» Task directions: A faithful copy of the listing below is required.

^^^^^^^^^^^^^^^^

## src/rtl/init_seq_pkg.sv

```systemverilog
package init_seq_pkg;
    typedef enum logic [2:0] {
        S_IDLE, S_FETCH_OFS, S_FETCH_ARG, S_DECODE,
        S_WRITE, S_WAIT_US, S_WAIT_RDY, S_ADVANCE
    } state_e;

    typedef enum logic [1:0] {
        K_REG, K_WAIT_US, K_WAIT_RDY, K_UNKNOWN
    } kind_e;

    localparam logic [31:0] CMD_BASE     = 32'h0002_0000;
    localparam logic [31:0] CMD_WAIT_US  = CMD_BASE;
    localparam logic [31:0] CMD_WAIT_RDY = CMD_BASE + 32'd1;
endpackage

```

## src/rtl/init_seq_decode.sv

```systemverilog
module init_seq_decode
    import init_seq_pkg::*;
(
    input  logic [31:0] ofs_word,
    output kind_e       kind
);
    always_comb begin
        if (ofs_word < CMD_BASE)
            kind = K_REG;
        else if (ofs_word == CMD_WAIT_US)
            kind = K_WAIT_US;
        else if (ofs_word == CMD_WAIT_RDY)
            kind = K_WAIT_RDY;
        else
            kind = K_UNKNOWN;
    end
endmodule

```

## src/rtl/init_seq_merge.sv

```systemverilog
module init_seq_merge #(
    parameter int DATA_W  = 32,
    parameter int FIELD_W = 16
) (
    input  logic [DATA_W-1:0]    old_val,
    input  logic [2*FIELD_W-1:0] arg,
    output logic [DATA_W-1:0]    new_val
);
    logic [FIELD_W-1:0] value;
    logic [FIELD_W-1:0] mask;
    logic [FIELD_W-1:0] low;

    assign value = arg[FIELD_W-1:0];
    assign mask  = arg[2*FIELD_W-1:FIELD_W];
    assign low   = (old_val[FIELD_W-1:0] & ~mask) | (value & mask);

    generate
        if (DATA_W > FIELD_W) begin : g_keep_upper
            assign new_val = {old_val[DATA_W-1:FIELD_W], low};
        end else begin : g_low_only
            assign new_val = low[DATA_W-1:0];
        end
    endgenerate
endmodule

```

## src/rtl/init_seq_timer.sv

```systemverilog
module init_seq_timer #(
    parameter int CNT_W = 18
) (
    input  logic             clk,
    input  logic             rst_n,
    input  logic             load,
    input  logic [CNT_W-1:0] load_val,
    output logic             last
);
    logic [CNT_W-1:0] cnt;

    always_ff @(posedge clk or negedge rst_n) begin
        if (!rst_n)
            cnt <= '0;
        else if (load)
            cnt <= load_val;
        else if (cnt != '0)
            cnt <= cnt - CNT_W'(1);
    end

    assign last = (cnt == CNT_W'(1));
endmodule

```

## src/rtl/init_seq.sv

```systemverilog
module init_seq
    import init_seq_pkg::*;
#(
    parameter int ROM_AW     = 16,
    parameter int ADDR_W     = 17,
    parameter int DATA_W     = 32,
    parameter int CYC_PER_US = 4
) (
    input  logic              clk,
    input  logic              rst_n,
    input  logic              start,
    input  logic [ROM_AW-1:0] tbl_offset,
    input  logic [ROM_AW-1:0] tbl_size,
    output logic              rom_en,
    output logic [ROM_AW-1:0] rom_addr,
    input  logic [31:0]       rom_rdata,
    output logic              reg_rd,
    output logic              reg_wr,
    output logic [ADDR_W-1:0] reg_addr,
    output logic [DATA_W-1:0] reg_wdata,
    input  logic [DATA_W-1:0] reg_rdata,
    input  logic              mem_ready,
    output logic              busy,
    output logic              done,
    output logic              err
);
    localparam int IDX_W = ROM_AW - 3;
    localparam int CNT_W = 16 + $clog2(CYC_PER_US + 1);

    state_e             state, nxt;
    kind_e              kind;
    logic [ROM_AW-1:0]  ptr;
    logic [IDX_W-1:0]   remaining;
    logic [IDX_W-1:0]   entries_in;
    logic [31:0]        ofs_word;
    logic [31:0]        arg_word;
    logic [CNT_W-1:0]   wait_len;
    logic               tmr_load;
    logic               tmr_last;
    logic               done_q;
    logic               err_q;
    logic               size_unused;

    assign entries_in  = tbl_size[ROM_AW-1:3];
    assign size_unused = ^tbl_size[2:0];
    assign wait_len    = CNT_W'(rom_rdata[15:0]) * CNT_W'(CYC_PER_US);
    assign tmr_load    = (state == S_DECODE) && (kind == K_WAIT_US);

    init_seq_decode u_decode (
        .ofs_word (ofs_word),
        .kind     (kind)
    );

    init_seq_merge #(.DATA_W(DATA_W), .FIELD_W(16)) u_merge (
        .old_val (reg_rdata),
        .arg     (arg_word),
        .new_val (reg_wdata)
    );

    init_seq_timer #(.CNT_W(CNT_W)) u_timer (
        .clk      (clk),
        .rst_n    (rst_n),
        .load     (tmr_load),
        .load_val (wait_len),
        .last     (tmr_last)
    );

    // State register
    always_ff @(posedge clk or negedge rst_n) begin
        if (!rst_n)
            state <= S_IDLE;
        else
            state <= nxt;
    end

    // Next-state logic
    always_comb begin
        nxt = state;
        unique case (state)
            S_IDLE:      if (start && entries_in != '0) nxt = S_FETCH_OFS;
            S_FETCH_OFS: nxt = S_FETCH_ARG;
            S_FETCH_ARG: nxt = S_DECODE;
            S_DECODE: begin
                unique case (kind)
                    K_REG:      nxt = S_WRITE;
                    K_WAIT_US:  nxt = (wait_len == '0) ? S_ADVANCE : S_WAIT_US;
                    K_WAIT_RDY: nxt = S_WAIT_RDY;
                    K_UNKNOWN:  nxt = S_ADVANCE;
                endcase
            end
            S_WRITE:     nxt = S_ADVANCE;
            S_WAIT_US:   if (tmr_last) nxt = S_ADVANCE;
            S_WAIT_RDY:  if (mem_ready) nxt = S_ADVANCE;
            S_ADVANCE:   nxt = (remaining == IDX_W'(1)) ? S_IDLE : S_FETCH_OFS;
        endcase
    end

    // Sequence datapath and held flags
    always_ff @(posedge clk or negedge rst_n) begin
        if (!rst_n) begin
            ptr       <= '0;
            remaining <= '0;
            ofs_word  <= '0;
            arg_word  <= '0;
            done_q    <= 1'b0;
            err_q     <= 1'b0;
        end else begin
            unique case (state)
                S_IDLE: if (start) begin
                    ptr       <= tbl_offset;
                    remaining <= entries_in;
                    done_q    <= (entries_in == '0);
                    err_q     <= 1'b0;
                end
                S_FETCH_ARG: ofs_word <= rom_rdata;
                S_DECODE: begin
                    arg_word <= rom_rdata;
                    if (kind == K_UNKNOWN) err_q <= 1'b1;
                end
                S_ADVANCE: begin
                    ptr       <= ptr + ROM_AW'(8);
                    remaining <= remaining - IDX_W'(1);
                    if (remaining == IDX_W'(1)) done_q <= 1'b1;
                end
                default: ;
            endcase
        end
    end

    // Output decode
    always_comb begin
        rom_en   = (state == S_FETCH_OFS) || (state == S_FETCH_ARG);
        rom_addr = (state == S_FETCH_ARG) ? ptr + ROM_AW'(4) : ptr;
        reg_rd   = (state == S_DECODE) && (kind == K_REG);
        reg_wr   = (state == S_WRITE);
        reg_addr = ofs_word[ADDR_W-1:0];
        busy     = (state != S_IDLE);
        done     = done_q;
        err      = err_q;
    end
endmodule

```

^^^^^^^^^^^^^^^^

» Answer to this task:
## src/rtl/init_seq_pkg.sv

```systemverilog
package init_seq_pkg;
    typedef enum logic [2:0] {
        S_IDLE, S_FETCH_OFS, S_FETCH_ARG, S_DECODE,
        S_WRITE, S_WAIT_US, S_WAIT_RDY, S_ADVANCE
    } state_e;

    typedef enum logic [1:0] {
        K_REG, K_WAIT_US, K_WAIT_RDY, K_UNKNOWN
    } kind_e;

    localparam logic [31:0] CMD_BASE     = 32'h0002_0000;
    localparam logic [31:0] CMD_WAIT_US  = CMD_BASE;
    localparam logic [31:0] CMD_WAIT_RDY = CMD_BASE + 32'd1;
endpackage

```

## src/rtl/init_seq_decode.sv

```systemverilog
module init_seq_decode
    import init_seq_pkg::*;
(
    input  logic [31:0] ofs_word,
    output kind_e       kind
);
    always_comb begin
        if (ofs_word < CMD_BASE)
            kind = K_REG;
        else if (ofs_word == CMD_WAIT_US)
            kind = K_WAIT_US;
        else if (ofs_word == CMD_WAIT_RDY)
            kind = K_WAIT_RDY;
        else
            kind = K_UNKNOWN;
    end
endmodule

```

## src/rtl/init_seq_merge.sv

```systemverilog
module init_seq_merge #(
    parameter int DATA_W  = 32,
    parameter int FIELD_W = 16
) (
    input  logic [DATA_W-1:0]    old_val,
    input  logic [2*FIELD_W-1:0] arg,
    output logic [DATA_W-1:0]    new_val
);
    logic [FIELD_W-1:0] value;
    logic [FIELD_W-1:0] mask;
    logic [FIELD_W-1:0] low;

    assign value = arg[FIELD_W-1:0];
    assign mask  = arg[2*FIELD_W-1:FIELD_W];
    assign low   = (old_val[FIELD_W-1:0] & ~mask) | (value & mask);

    generate
        if (DATA_W > FIELD_W) begin : g_keep_upper
            assign new_val = {old_val[DATA_W-1:FIELD_W], low};
        end else begin : g_low_only
            assign new_val = low[DATA_W-1:0];
        end
    endgenerate
endmodule

```

## src/rtl/init_seq_timer.sv

```systemverilog
module init_seq_timer #(
    parameter int CNT_W = 18
) (
    input  logic             clk,
    input  logic             rst_n,
    input  logic             load,
    input  logic [CNT_W-1:0] load_val,
    output logic             last
);
    logic [CNT_W-1:0] cnt;

    always_ff @(posedge clk or negedge rst_n) begin
        if (!rst_n)
            cnt <= '0;
        else if (load)
            cnt <= load_val;
        else if (cnt != '0)
            cnt <= cnt - CNT_W'(1);
    end

    assign last = (cnt == CNT_W'(1));
endmodule

```

## src/rtl/init_seq.sv

```systemverilog
module init_seq
    import init_seq_pkg::*;
#(
    parameter int ROM_AW     = 16,
    parameter int ADDR_W     = 17,
    parameter int DATA_W     = 32,
    parameter int CYC_PER_US = 4
) (
    input  logic              clk,
    input  logic              rst_n,
    input  logic              start,
    input  logic [ROM_AW-1:0] tbl_offset,
    input  logic [ROM_AW-1:0] tbl_size,
    output logic              rom_en,
    output logic [ROM_AW-1:0] rom_addr,
    input  logic [31:0]       rom_rdata,
    output logic              reg_rd,
    output logic              reg_wr,
    output logic [ADDR_W-1:0] reg_addr,
    output logic [DATA_W-1:0] reg_wdata,
    input  logic [DATA_W-1:0] reg_rdata,
    input  logic              mem_ready,
    output logic              busy,
    output logic              done,
    output logic              err
);
    localparam int IDX_W = ROM_AW - 3;
    localparam int CNT_W = 16 + $clog2(CYC_PER_US + 1);

    state_e             state, nxt;
    kind_e              kind;
    logic [ROM_AW-1:0]  ptr;
    logic [IDX_W-1:0]   remaining;
    logic [IDX_W-1:0]   entries_in;
    logic [31:0]        ofs_word;
    logic [31:0]        arg_word;
    logic [CNT_W-1:0]   wait_len;
    logic               tmr_load;
    logic               tmr_last;
    logic               done_q;
    logic               err_q;
    logic               size_unused;

    assign entries_in  = tbl_size[ROM_AW-1:3];
    assign size_unused = ^tbl_size[2:0];
    assign wait_len    = CNT_W'(rom_rdata[15:0]) * CNT_W'(CYC_PER_US);
    assign tmr_load    = (state == S_DECODE) && (kind == K_WAIT_US);

    init_seq_decode u_decode (
        .ofs_word (ofs_word),
        .kind     (kind)
    );

    init_seq_merge #(.DATA_W(DATA_W), .FIELD_W(16)) u_merge (
        .old_val (reg_rdata),
        .arg     (arg_word),
        .new_val (reg_wdata)
    );

    init_seq_timer #(.CNT_W(CNT_W)) u_timer (
        .clk      (clk),
        .rst_n    (rst_n),
        .load     (tmr_load),
        .load_val (wait_len),
        .last     (tmr_last)
    );

    // State register
    always_ff @(posedge clk or negedge rst_n) begin
        if (!rst_n)
            state <= S_IDLE;
        else
            state <= nxt;
    end

    // Next-state logic
    always_comb begin
        nxt = state;
        unique case (state)
            S_IDLE:      if (start && entries_in != '0) nxt = S_FETCH_OFS;
            S_FETCH_OFS: nxt = S_FETCH_ARG;
            S_FETCH_ARG: nxt = S_DECODE;
            S_DECODE: begin
                unique case (kind)
                    K_REG:      nxt = S_WRITE;
                    K_WAIT_US:  nxt = (wait_len == '0) ? S_ADVANCE : S_WAIT_US;
                    K_WAIT_RDY: nxt = S_WAIT_RDY;
                    K_UNKNOWN:  nxt = S_ADVANCE;
                endcase
            end
            S_WRITE:     nxt = S_ADVANCE;
            S_WAIT_US:   if (tmr_last) nxt = S_ADVANCE;
            S_WAIT_RDY:  if (mem_ready) nxt = S_ADVANCE;
            S_ADVANCE:   nxt = (remaining == IDX_W'(1)) ? S_IDLE : S_FETCH_OFS;
        endcase
    end

    // Sequence datapath and held flags
    always_ff @(posedge clk or negedge rst_n) begin
        if (!rst_n) begin
            ptr       <= '0;
            remaining <= '0;
            ofs_word  <= '0;
            arg_word  <= '0;
            done_q    <= 1'b0;
            err_q     <= 1'b0;
        end else begin
            unique case (state)
                S_IDLE: if (start) begin
                    ptr       <= tbl_offset;
                    remaining <= entries_in;
                    done_q    <= (entries_in == '0);
                    err_q     <= 1'b0;
                end
                S_FETCH_ARG: ofs_word <= rom_rdata;
                S_DECODE: begin
                    arg_word <= rom_rdata;
                    if (kind == K_UNKNOWN) err_q <= 1'b1;
                end
                S_ADVANCE: begin
                    ptr       <= ptr + ROM_AW'(8);
                    remaining <= remaining - IDX_W'(1);
                    if (remaining == IDX_W'(1)) done_q <= 1'b1;
                end
                default: ;
            endcase
        end
    end

    // Output decode
    always_comb begin
        rom_en   = (state == S_FETCH_OFS) || (state == S_FETCH_ARG);
        rom_addr = (state == S_FETCH_ARG) ? ptr + ROM_AW'(4) : ptr;
        reg_rd   = (state == S_DECODE) && (kind == K_REG);
        reg_wr   = (state == S_WRITE);
        reg_addr = ofs_word[ADDR_W-1:0];
        busy     = (state != S_IDLE);
        done     = done_q;
        err      = err_q;
    end
endmodule

```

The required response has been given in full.